None of it had worked.

His hands tightened on the wire until the barbs pressed dents into his palms.

“Logan.” Pa stood beside him. “This ain’t the same.”

“Pa—”

“I know what you’re thinkin’. And this ain’t the same.”

“Somebody broke into our house while my wife and my daughter slept down the hall from me, and I didn’t—” His jaw locked. “I didn’t hear a thing. Not a footstep, not a creak, not a—”

“Neither did I. Neither did your brothers. Neither did Jonah, who—”

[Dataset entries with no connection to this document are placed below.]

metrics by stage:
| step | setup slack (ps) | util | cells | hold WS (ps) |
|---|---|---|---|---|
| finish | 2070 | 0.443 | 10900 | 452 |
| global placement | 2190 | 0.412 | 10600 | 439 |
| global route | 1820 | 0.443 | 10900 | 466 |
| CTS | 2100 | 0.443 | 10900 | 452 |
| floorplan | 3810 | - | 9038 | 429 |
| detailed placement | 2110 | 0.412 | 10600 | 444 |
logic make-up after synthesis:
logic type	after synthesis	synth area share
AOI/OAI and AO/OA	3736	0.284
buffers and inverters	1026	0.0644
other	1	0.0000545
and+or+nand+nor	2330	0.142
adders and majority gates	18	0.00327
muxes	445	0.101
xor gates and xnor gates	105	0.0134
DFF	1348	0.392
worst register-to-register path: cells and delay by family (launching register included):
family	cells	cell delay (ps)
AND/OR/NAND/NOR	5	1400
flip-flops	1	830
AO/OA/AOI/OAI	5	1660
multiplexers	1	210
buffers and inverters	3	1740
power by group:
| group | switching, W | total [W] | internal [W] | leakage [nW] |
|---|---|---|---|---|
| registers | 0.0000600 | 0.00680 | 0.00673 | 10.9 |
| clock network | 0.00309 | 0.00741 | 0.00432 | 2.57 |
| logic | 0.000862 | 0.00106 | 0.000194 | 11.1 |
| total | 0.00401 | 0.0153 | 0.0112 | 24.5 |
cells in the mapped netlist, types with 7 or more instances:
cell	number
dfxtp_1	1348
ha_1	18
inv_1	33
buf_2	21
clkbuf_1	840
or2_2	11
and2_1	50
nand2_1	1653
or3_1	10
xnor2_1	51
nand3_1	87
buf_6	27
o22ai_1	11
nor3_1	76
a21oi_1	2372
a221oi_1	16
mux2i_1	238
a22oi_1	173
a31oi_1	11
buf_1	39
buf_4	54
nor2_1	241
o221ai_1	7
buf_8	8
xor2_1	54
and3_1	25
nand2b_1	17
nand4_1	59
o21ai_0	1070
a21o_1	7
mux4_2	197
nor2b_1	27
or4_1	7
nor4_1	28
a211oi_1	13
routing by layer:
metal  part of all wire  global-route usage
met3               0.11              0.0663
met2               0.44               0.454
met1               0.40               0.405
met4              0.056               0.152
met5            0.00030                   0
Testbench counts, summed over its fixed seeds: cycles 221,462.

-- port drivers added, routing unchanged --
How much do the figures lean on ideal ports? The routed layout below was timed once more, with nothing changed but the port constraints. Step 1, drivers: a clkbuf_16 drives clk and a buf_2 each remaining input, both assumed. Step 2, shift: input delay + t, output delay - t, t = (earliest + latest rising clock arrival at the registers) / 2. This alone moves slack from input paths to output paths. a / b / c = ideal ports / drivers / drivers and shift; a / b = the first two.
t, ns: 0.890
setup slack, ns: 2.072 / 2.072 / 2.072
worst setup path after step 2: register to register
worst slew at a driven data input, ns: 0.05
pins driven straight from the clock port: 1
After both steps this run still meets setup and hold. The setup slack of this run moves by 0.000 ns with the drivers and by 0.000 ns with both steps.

“Jonah was in the bunkhouse.”

“And he sleeps lighter’n a cat. Runs like one too.”

“That don’t make me feel better.”

“It ain’t supposed to make you feel better. It’s supposed to make you think. Whoever did this knew what they were doin’. Knew the property, knew the house, knew how to move quiet. That ain’t your failure. That’s somebody who planned this.”

Logan stared at the tree line.

“I can’t—” He stopped. Swallowed. Started again. “If somethin’ happens to them, Pa. If somethin’ happens to Grace or the baby because I—”

“Stop.”

“I already lost—”

“Stop.” Pa’s hand landed on his shoulder. “You listen to me. What happened to your ma happened because a bad man did a bad thing. Not because you failed her. Not because you shoulda been here. Not because the fence ran wrong or the lock gave out.”

“But if I’d been home—”

“If you’d been home, you might’ve stopped it. Or you might’ve died alongside her. Either way, the blame sits on the man who pulled the trigger, and it don’t move from that spot no matter how many fences you build or how many locks you check.”

Logan’s throat closed up.

“Now.” Pa squeezed his shoulder once and let go. “You got a family up at that house that needs you thinkin’ clear and actin’ smart. You understand me?”

Logan pulled his hands off the wire. The barb marks dented white across both palms, fading as the blood came back.

“Yeah.” He flexed his fingers. “Yeah, I understand.”